Extinction of the HPV18 upstream regulatory region in cervical carcinoma cells after fusion with non-tumorigenic human keratinocytes under non-selective conditions.

Abstract

'Universal fuser' clones of a human papillomavirus type 16 positive cervical carcinoma cell line (SiHa) were established to study the effect of a non-tumorigenic fusion partner on the regulation of a stably integrated chloramphenicol acetyltransferase (CAT) gene controlled by the HPV18 upstream regulatory region under non-selective conditions. The CAT expressing cells were fused with both non-tumorigenic, spontaneously immortalized human keratinocytes (HaCaT) and non-modified SiHa cells. The resulting hybrids were characterized by restriction enzyme fragment length polymorphism analysis and flow cytometry. While the non-selectable, HPV18-driven indicator gene is constitutively expressed in SiHa cells, the CAT activity is extinguished in SiHa x HaCaT cells, but still present in SiHa x SiHa hybrids.

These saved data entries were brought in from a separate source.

[config.mk]
export PLATFORM = sky130hd
export DESIGN_NAME = pkt_framer
export DESIGN_NICKNAME = d
export VERILOG_FILES = /design/src/rtl/pkt_framer.sv
export SDC_FILE = /design/constraint.sdc
export NUM_CORES = 1
export LEC_CHECK = 0
export ABC_AREA = 0
export CAP_MARGIN = 40
export CORE_ASPECT_RATIO = 1.5
export CORE_MARGIN = 2
export CORE_UTILIZATION = 41
export DETAILED_ROUTE_END_ITERATION = 10
export PLACE_DENSITY = 0.88
export SLEW_MARGIN = 40
export SYNTH_ARGS = -nofsm -noshare
export SYNTH_HDL_FRONTEND = slang
export SYNTH_SLANG_ARGS = --single-unit
[constraint.sdc]
create_clock -name clk -period 3.2 [get_ports clk]
set_input_delay 0.32 -clock clk [delete_from_list [all_inputs] [get_ports clk]]
set_output_delay 0.32 -clock clk [all_outputs]
set_load 0.02 [all_outputs]
[src/rtl/pkt_framer.sv]
// Frames payload words into {header, payload, sequence} packets behind a valid/ready handshake.
// Optional header/sequence error injection is enabled by defining PKT_FRAMER_ERR_INJECT_EN.
module pkt_framer #(
    parameter int unsigned BUS_SIZE  = 16,
    parameter int unsigned WORD_SIZE = 4,
    parameter int unsigned WORD_NUM  = BUS_SIZE / WORD_SIZE,
    parameter int unsigned PAY_SIZE  = BUS_SIZE - 2 * WORD_SIZE
) (
    input  logic                 clk,
    input  logic                 reset,
    input  logic                 enable,
    input  logic                 resync,
    input  logic [PAY_SIZE-1:0]  pay_in,
    input  logic                 pay_valid,
    output logic                 pay_ready,
    output logic [BUS_SIZE-1:0]  data_out,
    output logic                 out_valid,
    input  logic                 out_ready,
`ifdef PKT_FRAMER_ERR_INJECT_EN
    input  logic                 inj_hdr,
    input  logic                 inj_seq,
`endif
    output logic [WORD_SIZE-1:0] seq_count,
    output logic [1:0]           state
);

    typedef enum logic [1:0] {
        StIdle   = 2'd0,
        StActive = 2'd1,
        StDrain  = 2'd2
    } state_e;

    localparam int unsigned         HdrLsb  = (WORD_NUM - 1) * WORD_SIZE;
    localparam logic [WORD_SIZE-1:0] HdrOnes = '1;
    localparam logic [WORD_SIZE-1:0] HdrErr  = {{(WORD_SIZE - 1){1'b1}}, 1'b0};
    localparam logic [WORD_SIZE-1:0] SeqOne  = {{(WORD_SIZE - 1){1'b0}}, 1'b1};

    state_e                state_q, state_d;
    logic [BUS_SIZE-1:0]   data_q, data_d;
    logic                  valid_q, valid_d;
    logic [WORD_SIZE-1:0]  seq_q, seq_d;

    logic                  load;
    logic [WORD_SIZE-1:0]  hdr_field;
    logic [WORD_SIZE-1:0]  seq_field;

    always_comb begin
        hdr_field = HdrOnes;
        seq_field = seq_q;
`ifdef PKT_FRAMER_ERR_INJECT_EN
        if (inj_hdr) begin
            hdr_field = HdrErr;
        end
        if (inj_seq) begin
            seq_field = seq_q + SeqOne;
        end
`endif
    end

    assign pay_ready = (state_q == StActive) && enable && (!valid_q || out_ready);
    assign load      = pay_valid && pay_ready;

    always_comb begin
        state_d = state_q;
        unique case (state_q)
            StIdle: begin
                if (enable) begin
                    state_d = StActive;
                end
            end
            StActive: begin
                if (!enable) begin
                    state_d = (valid_q && !out_ready) ? StDrain : StIdle;
                end
            end
            StDrain: begin
                // Always passes through IDLE, even if enable has come back.
                if (out_ready) begin
                    state_d = StIdle;
                end
            end
            default: state_d = StIdle;
        endcase
    end

    always_comb begin
        data_d  = data_q;
        valid_d = valid_q;
        seq_d   = seq_q;
        if (load) begin
            data_d                      = '0;
            data_d[HdrLsb +: WORD_SIZE] = hdr_field;
            data_d[WORD_SIZE +: PAY_SIZE] = pay_in;
            data_d[0 +: WORD_SIZE]      = seq_field;
            valid_d                     = 1'b1;
            seq_d                       = seq_q + SeqOne;
        end else if (out_ready) begin
            valid_d = 1'b0;
        end
        // resync wins over the increment; the loaded packet keeps the old number.
        if (resync) begin
            seq_d = '0;
        end
    end

    always_ff @(posedge clk or negedge reset) begin
        if (!reset) begin
            state_q <= StIdle;
            data_q  <= '0;
            valid_q <= 1'b0;
            seq_q   <= '0;
        end else begin
            state_q <= state_d;
            data_q  <= data_d;
            valid_q <= valid_d;
            seq_q   <= seq_d;
        end
    end

    assign data_out  = data_q;
    assign out_valid = valid_q;
    assign seq_count = seq_q;
    assign state     = state_q;

endmodule
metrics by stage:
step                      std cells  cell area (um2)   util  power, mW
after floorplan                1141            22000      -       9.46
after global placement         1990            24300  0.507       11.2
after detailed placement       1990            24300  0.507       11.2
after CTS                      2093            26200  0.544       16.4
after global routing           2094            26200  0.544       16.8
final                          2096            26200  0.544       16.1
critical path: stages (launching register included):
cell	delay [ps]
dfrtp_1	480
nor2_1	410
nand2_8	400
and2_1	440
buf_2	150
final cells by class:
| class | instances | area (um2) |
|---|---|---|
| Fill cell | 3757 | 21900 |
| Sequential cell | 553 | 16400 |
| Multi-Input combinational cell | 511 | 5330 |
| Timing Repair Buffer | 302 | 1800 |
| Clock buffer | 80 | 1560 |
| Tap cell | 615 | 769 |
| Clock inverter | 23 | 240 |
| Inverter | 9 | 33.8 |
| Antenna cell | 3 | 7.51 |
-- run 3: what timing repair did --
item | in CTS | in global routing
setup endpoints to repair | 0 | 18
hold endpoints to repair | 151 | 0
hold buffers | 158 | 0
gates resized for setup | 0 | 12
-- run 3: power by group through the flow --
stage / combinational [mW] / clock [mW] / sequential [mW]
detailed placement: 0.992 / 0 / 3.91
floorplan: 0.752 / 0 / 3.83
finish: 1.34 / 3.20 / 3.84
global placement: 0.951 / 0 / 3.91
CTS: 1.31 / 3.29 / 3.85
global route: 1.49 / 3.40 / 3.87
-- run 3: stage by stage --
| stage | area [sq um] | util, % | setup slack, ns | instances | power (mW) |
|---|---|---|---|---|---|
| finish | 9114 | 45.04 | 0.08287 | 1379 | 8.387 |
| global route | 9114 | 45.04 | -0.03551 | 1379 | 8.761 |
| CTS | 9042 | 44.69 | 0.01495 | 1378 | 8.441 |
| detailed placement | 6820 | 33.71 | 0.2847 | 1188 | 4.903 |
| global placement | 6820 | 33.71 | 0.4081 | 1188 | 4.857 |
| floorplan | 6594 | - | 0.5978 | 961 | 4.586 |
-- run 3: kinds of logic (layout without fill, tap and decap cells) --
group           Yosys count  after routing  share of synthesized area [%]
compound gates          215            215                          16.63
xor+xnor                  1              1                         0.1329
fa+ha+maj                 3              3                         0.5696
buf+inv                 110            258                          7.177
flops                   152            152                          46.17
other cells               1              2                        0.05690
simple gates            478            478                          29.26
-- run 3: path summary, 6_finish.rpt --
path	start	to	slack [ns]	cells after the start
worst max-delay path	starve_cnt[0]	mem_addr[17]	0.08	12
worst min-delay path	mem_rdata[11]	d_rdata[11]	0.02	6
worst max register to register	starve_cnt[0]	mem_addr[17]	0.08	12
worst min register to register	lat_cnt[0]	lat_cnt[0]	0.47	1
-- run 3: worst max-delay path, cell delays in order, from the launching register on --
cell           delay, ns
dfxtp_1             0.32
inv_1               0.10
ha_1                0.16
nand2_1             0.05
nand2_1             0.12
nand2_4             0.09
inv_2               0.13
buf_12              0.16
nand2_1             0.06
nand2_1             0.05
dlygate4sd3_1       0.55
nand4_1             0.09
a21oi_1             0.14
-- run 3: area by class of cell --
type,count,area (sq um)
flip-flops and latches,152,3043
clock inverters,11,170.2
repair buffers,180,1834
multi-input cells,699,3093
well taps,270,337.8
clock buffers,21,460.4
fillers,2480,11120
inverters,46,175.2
[src/rtl/layer_ringbuf_hs.sv]
// Circular FIFO of ID-tagged input vectors between computation layer C_j and prover P_j.
// Define LAYER_RINGBUF_IDCHK_EN to flag stored-ID vs expected-ID mismatches on pops.
`ifndef F_NBITS
`define F_NBITS 32
`endif

module layer_ringbuf_hs
    import layer_ringbuf_pkg::*;
#(
    parameter int ninputs   = 8,
    parameter int layer_num = 0,
    parameter int depth     = 2 * (layer_num + 1),
    parameter int nbits     = `F_NBITS
) (
    input  logic                         clk,
    input  logic                         rstb,
    input  logic                         wr_en,
    input  logic [nbits*ninputs-1:0]     v_in,
    input  logic [ID_BITS-1:0]           id_c_in,
    output logic                         full,
    input  logic                         rd_en,
    input  logic [ID_BITS-1:0]           id_p_in,
    output logic [nbits*ninputs-1:0]     v_out,
    output logic [ID_BITS-1:0]           id_p_out,
    output logic                         rd_valid,
    output logic                         empty,
    output logic [cnt_bits(depth)-1:0]   count,
    output logic                         ovf,
    output logic                         unf,
    output logic                         id_err
);

    localparam int PW = ptr_bits(depth);

    logic [PW-1:0] w_wr_ptr;
    logic [PW-1:0] w_rd_ptr;
    logic          w_push;
    logic          w_pop;
    logic          w_id_mismatch;

    id_t           r_id_mem [depth];
    id_t           r_id_p_out;
    logic          r_rd_valid;

    layer_ringbuf_ctl #(.depth(depth)) u_ctl (
        .clk         (clk),
        .rstb        (rstb),
        .wr_en       (wr_en),
        .rd_en       (rd_en),
        .id_mismatch (w_id_mismatch),
        .wr_ptr      (w_wr_ptr),
        .rd_ptr      (w_rd_ptr),
        .push        (w_push),
        .pop         (w_pop),
        .count       (count),
        .full        (full),
        .empty       (empty),
        .ovf         (ovf),
        .unf         (unf),
        .id_err      (id_err)
    );

    // One storage array per field word; a same-cycle write to the popped slot returns old data.
    genvar gi;
    generate
        for (gi = 0; gi < ninputs; gi++) begin : g_word
            logic [nbits-1:0] r_mem [depth];
            logic [nbits-1:0] r_word_out;

            always_ff @(posedge clk) begin
                if (w_push) r_mem[w_wr_ptr] <= v_in[gi*nbits +: nbits];
            end

            always_ff @(posedge clk or negedge rstb) begin
                if (!rstb)      r_word_out <= '0;
                else if (w_pop) r_word_out <= r_mem[w_rd_ptr];
            end

            assign v_out[gi*nbits +: nbits] = r_word_out;
        end
    endgenerate

    always_ff @(posedge clk) begin
        if (w_push) r_id_mem[w_wr_ptr] <= id_c_in;
    end

    always_ff @(posedge clk or negedge rstb) begin
        if (!rstb) begin
            r_id_p_out <= '0;
            r_rd_valid <= 1'b0;
        end else begin
            r_rd_valid <= w_pop;
            if (w_pop) r_id_p_out <= r_id_mem[w_rd_ptr];
        end
    end

`ifdef LAYER_RINGBUF_IDCHK_EN
    assign w_id_mismatch = (r_id_mem[w_rd_ptr] != id_p_in);
`else
    logic w_unused_id;
    assign w_unused_id   = ^id_p_in;
    assign w_id_mismatch = 1'b0;
`endif

    assign id_p_out = r_id_p_out;
    assign rd_valid = r_rd_valid;

endmodule
[src/rtl/i2c_reg_seq_if.sv]
`timescale 1ns/1ps
`default_nettype none
// ============================================================================
//  Module   : i2c_reg_seq_if
//  Brief    : Command bus between the register sequencer and a byte-level
//             I2C master engine.
//  Revision : 1.0
// ============================================================================
interface i2c_reg_seq_if;
  logic [2:0] m_cmd;        // START=000 WR=001 RD=010 STOP=011 RESTART=100
  logic [7:0] m_din;        // byte to send; for RD bit0 is the master ACK bit
  logic       m_wr;         // one-cycle command strobe
  logic       m_ready;      // engine can accept a command
  logic       m_done_tick;  // engine finished a WR/RD byte
  logic       m_ack;        // ACK bit of the last byte (0 = ACK)
  logic [7:0] m_dout;       // byte received by the engine

  // Sequencer side: issues commands, observes engine status.
  modport master (
    output m_cmd, m_din, m_wr,
    input  m_ready, m_done_tick, m_ack, m_dout
  );

  // Engine side: consumes commands, reports status.
  modport slave (
    input  m_cmd, m_din, m_wr,
    output m_ready, m_done_tick, m_ack, m_dout
  );
endinterface
`default_nettype wire

[src/rtl/i2c_reg_seq.sv]
`timescale 1ns/1ps
`default_nettype none
// ============================================================================
//  Module   : i2c_reg_seq
//  Brief    : Sequences one I2C register write or read as a list of byte-level
//             commands to an I2C master engine (START/WR/RESTART/RD/STOP).
//  Revision : 1.0
// ============================================================================
module i2c_reg_seq #(
  parameter bit STOP_ON_NACK = 1'b1   // 1: jump to STOP on slave NACK
) (
  input  wire logic        clk,
  input  wire logic        rst_n,
  input  wire logic        start,
  input  wire logic        rw,
  input  wire logic [6:0]  dev_addr,
  input  wire logic [7:0]  reg_addr,
  input  wire logic [7:0]  wdata,
  output logic             busy,
  output logic             done,
  output logic [7:0]       rdata,
  output logic             nack_err,
  i2c_reg_seq_if.master    m_bus
);

  localparam logic [2:0] ST_IDLE   = 3'd0;
  localparam logic [2:0] ST_ISSUE  = 3'd1;
  localparam logic [2:0] ST_SEND   = 3'd2;
  localparam logic [2:0] ST_SETTLE = 3'd3;
  localparam logic [2:0] ST_WAIT   = 3'd4;
  localparam logic [2:0] ST_FINISH = 3'd5;

  localparam logic [2:0] CMD_START   = 3'b000;
  localparam logic [2:0] CMD_WR      = 3'b001;
  localparam logic [2:0] CMD_RD      = 3'b010;
  localparam logic [2:0] CMD_STOP    = 3'b011;
  localparam logic [2:0] CMD_RESTART = 3'b100;

  // Index of the STOP step in each sequence; also the highest legal step.
  localparam logic [2:0] STEP_STOP_WR = 3'd4;
  localparam logic [2:0] STEP_STOP_RD = 3'd6;

  logic [2:0] state_q, state_d;
  logic [2:0] step_q, step_d;
  logic       rw_q, rw_d;
  logic [6:0] dev_q, dev_d;
  logic [7:0] reg_q, reg_d;
  logic [7:0] wdata_q, wdata_d;
  logic       busy_q, busy_d;
  logic       done_q, done_d;
  logic [7:0] rdata_q, rdata_d;
  logic       nack_q, nack_d;
  logic [2:0] m_cmd_q, m_cmd_d;
  logic [7:0] m_din_q, m_din_d;
  logic       m_wr_q, m_wr_d;
  logic       tick_seen_q, tick_seen_d;
  logic       abort_q, abort_d;

  // Command and data byte for a given step. Any step outside the sequence
  // decodes to STOP so a corrupted counter can only end the transaction.
  function automatic logic [10:0] step_decode(
    input logic       is_rd,
    input logic [2:0] step,
    input logic [6:0] dev,
    input logic [7:0] ra,
    input logic [7:0] wd
  );
    logic [10:0] r;
    r = {CMD_STOP, 8'h00};
    if (!is_rd) begin
      case (step)
        3'd0:    r = {CMD_START, 8'h00};
        3'd1:    r = {CMD_WR, dev, 1'b0};
        3'd2:    r = {CMD_WR, ra};
        3'd3:    r = {CMD_WR, wd};
        default: r = {CMD_STOP, 8'h00};
      endcase
    end else begin
      case (step)
        3'd0:    r = {CMD_START, 8'h00};
        3'd1:    r = {CMD_WR, dev, 1'b0};
        3'd2:    r = {CMD_WR, ra};
        3'd3:    r = {CMD_RESTART, 8'h00};
        3'd4:    r = {CMD_WR, dev, 1'b1};
        3'd5:    r = {CMD_RD, 8'h01};   // single byte read, master NACKs it
        default: r = {CMD_STOP, 8'h00};
      endcase
    end
    return r;
  endfunction

  // WAIT qualifiers: byte commands need a done tick (now or earlier) plus
  // m_ready; bus-condition commands need only m_ready.
  logic       is_byte;
  logic       first_tick;
  logic       advance;
  logic       abort_now;
  logic [2:0] stop_step;

  assign is_byte    = (m_cmd_q == CMD_WR) || (m_cmd_q == CMD_RD);
  assign first_tick = is_byte && m_bus.m_done_tick && !tick_seen_q;
  assign advance    = m_bus.m_ready && (!is_byte || tick_seen_q || m_bus.m_done_tick);
  assign abort_now  = STOP_ON_NACK && first_tick && (m_cmd_q == CMD_WR) && m_bus.m_ack;
  assign stop_step  = rw_q ? STEP_STOP_RD : STEP_STOP_WR;

  // State register and all registered outputs.
  always_ff @(posedge clk or negedge rst_n) begin
    if (!rst_n) begin
      state_q     <= ST_IDLE;
      step_q      <= 3'd0;
      rw_q        <= 1'b0;
      dev_q       <= 7'd0;
      reg_q       <= 8'd0;
      wdata_q     <= 8'd0;
      busy_q      <= 1'b0;
      done_q      <= 1'b0;
      rdata_q     <= 8'd0;
      nack_q      <= 1'b0;
      m_cmd_q     <= CMD_START;
      m_din_q     <= 8'd0;
      m_wr_q      <= 1'b0;
      tick_seen_q <= 1'b0;
      abort_q     <= 1'b0;
    end else begin
      state_q     <= state_d;
      step_q      <= step_d;
      rw_q        <= rw_d;
      dev_q       <= dev_d;
      reg_q       <= reg_d;
      wdata_q     <= wdata_d;
      busy_q      <= busy_d;
      done_q      <= done_d;
      rdata_q     <= rdata_d;
      nack_q      <= nack_d;
      m_cmd_q     <= m_cmd_d;
      m_din_q     <= m_din_d;
      m_wr_q      <= m_wr_d;
      tick_seen_q <= tick_seen_d;
      abort_q     <= abort_d;
    end
  end

  // Next-state logic.
  always_comb begin
    state_d = state_q;
    case (state_q)
      ST_IDLE:   if (start) state_d = ST_ISSUE;
      ST_ISSUE:  if (m_bus.m_ready) state_d = ST_SEND;
      ST_SEND:   state_d = ST_SETTLE;
      ST_SETTLE: state_d = ST_WAIT;
      ST_WAIT:   if (advance) state_d = (m_cmd_q == CMD_STOP) ? ST_FINISH : ST_ISSUE;
      ST_FINISH: state_d = ST_IDLE;
      default:   state_d = ST_IDLE;
    endcase
  end

  // Datapath and output register updates for each state.
  always_comb begin
    step_d      = step_q;
    rw_d        = rw_q;
    dev_d       = dev_q;
    reg_d       = reg_q;
    wdata_d     = wdata_q;
    busy_d      = busy_q;
    done_d      = 1'b0;
    rdata_d     = rdata_q;
    nack_d      = nack_q;
    m_cmd_d     = m_cmd_q;
    m_din_d     = m_din_q;
    m_wr_d      = 1'b0;
    tick_seen_d = tick_seen_q;
    abort_d     = abort_q;
    case (state_q)
      ST_IDLE: begin
        if (start) begin
          rw_d    = rw;
          dev_d   = dev_addr;
          reg_d   = reg_addr;
          wdata_d = wdata;
          nack_d  = 1'b0;
          step_d  = 3'd0;
          abort_d = 1'b0;
          busy_d  = 1'b1;
        end
      end
      ST_ISSUE: begin
        if (m_bus.m_ready) begin
          {m_cmd_d, m_din_d} = step_decode(rw_q, step_q, dev_q, reg_q, wdata_q);
          m_wr_d             = 1'b1;
        end
      end
      ST_SETTLE: begin
        // Ticks from an earlier byte must not satisfy this one.
        tick_seen_d = 1'b0;
      end
      ST_WAIT: begin
        if (first_tick) begin
          tick_seen_d = 1'b1;
          if (m_cmd_q == CMD_WR && m_bus.m_ack) begin
            nack_d = 1'b1;
            if (STOP_ON_NACK) abort_d = 1'b1;
          end
          if (m_cmd_q == CMD_RD) rdata_d = m_bus.m_dout;
        end
        if (advance) begin
          if (m_cmd_q == CMD_STOP)
            done_d = 1'b1;
          else if (abort_q || abort_now || step_q >= stop_step)
            step_d = stop_step;
          else
            step_d = step_q + 3'd1;
        end
      end
      ST_FINISH: begin
        busy_d = 1'b0;
      end
      default: ;
    endcase
  end

  assign busy        = busy_q;
  assign done        = done_q;
  assign rdata       = rdata_q;
  assign nack_err    = nack_q;
  assign m_bus.m_cmd = m_cmd_q;
  assign m_bus.m_din = m_din_q;
  assign m_bus.m_wr  = m_wr_q;

endmodule
`default_nettype wire

[src/flat_wrapper.sv]
// flat-port wrapper written by rule: the top's interface ports become plain ports
module i2c_reg_seq_flat 
#(
  parameter bit STOP_ON_NACK = 1'b1                                   
)
  (clk, rst_n, start, rw, dev_addr, reg_addr, wdata, busy, done, rdata, nack_err, m_bus_m_cmd, m_bus_m_din, m_bus_m_wr, m_bus_m_ready, m_bus_m_done_tick, m_bus_m_ack, m_bus_m_dout);
  i2c_reg_seq_if m_bus_i ();
  input  wire logic clk;
  input  wire logic rst_n;
  input  wire logic start;
  input  wire logic rw;
  input  wire logic [6:0] dev_addr;
  input  wire logic [7:0] reg_addr;
  input  wire logic [7:0] wdata;
  output logic busy;
  output logic done;
  output logic [7:0] rdata;
  output logic nack_err;
  output wire logic [$bits(m_bus_i.m_cmd)-1:0] m_bus_m_cmd;
  output wire logic [$bits(m_bus_i.m_din)-1:0] m_bus_m_din;
  output wire logic [$bits(m_bus_i.m_wr)-1:0] m_bus_m_wr;
  input wire logic [$bits(m_bus_i.m_ready)-1:0] m_bus_m_ready;
  input wire logic [$bits(m_bus_i.m_done_tick)-1:0] m_bus_m_done_tick;
  input wire logic [$bits(m_bus_i.m_ack)-1:0] m_bus_m_ack;
  input wire logic [$bits(m_bus_i.m_dout)-1:0] m_bus_m_dout;
  assign m_bus_m_cmd = m_bus_i.m_cmd;
  assign m_bus_m_din = m_bus_i.m_din;
  assign m_bus_m_wr = m_bus_i.m_wr;
  assign m_bus_i.m_ready = m_bus_m_ready;
  assign m_bus_i.m_done_tick = m_bus_m_done_tick;
  assign m_bus_i.m_ack = m_bus_m_ack;
  assign m_bus_i.m_dout = m_bus_m_dout;
  i2c_reg_seq #(.STOP_ON_NACK(STOP_ON_NACK)) u_core (.clk(clk), .rst_n(rst_n), .start(start), .rw(rw), .dev_addr(dev_addr), .reg_addr(reg_addr), .wdata(wdata), .busy(busy), .done(done), .rdata(rdata), .nack_err(nack_err), .m_bus(m_bus_i));
endmodule
===== config.mk =====
export PLATFORM = sky130hd
export DESIGN_NAME = mem_port_arbiter
export DESIGN_NICKNAME = d
export VERILOG_FILES = /design/src/rtl/mem_port_arbiter_pkg.sv /design/src/rtl/mem_port_arbiter_rr_arb2.sv /design/src/rtl/mem_port_arbiter.sv
export SDC_FILE = /design/constraint.sdc
export NUM_CORES = 1
export LEC_CHECK = 0
export CAP_MARGIN = 20
export CORE_AREA = 2 2 90 92
export DETAILED_ROUTE_END_ITERATION = 10
export DIE_AREA = 0 0 92 94
export DONT_BUFFER_PORTS = 1
export PLACE_DENSITY = 0.59
export RECOVER_POWER = 50
export SLEW_MARGIN = 20
export SYNTH_ARGS = -nofsm -noshare
export SYNTH_HDL_FRONTEND = slang
export SYNTH_SLANG_ARGS = --single-unit
export TNS_END_PERCENT = 5

===== constraint.sdc =====
create_clock -name clk -period 5.75 [get_ports clk]
set_input_delay 0.575 -clock clk [delete_from_list [all_inputs] [get_ports clk]]
set_output_delay 0.575 -clock clk [all_outputs]
set_load 0.02 [all_outputs]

Examination of the cytokeratin expression pattern reveals that the keratinocyte phenotype seems not only to be dominant in terms of the extinction of the HPV18 regulatory region but also by the conservation of most of the differentiation markers of the non-tumorigenic fusion partner. Cycloheximide treatment and intracellular competition experiments using the transient COS7 fusion-amplification technique are accompanied by the reactivation of the marker gene in previously CAT- SiHa x HaCaT hybrids. These data strongly suggest that trans-acting negative regulatory factors derived from the non-malignant human keratinocytes are responsible for the extinction phenomenon.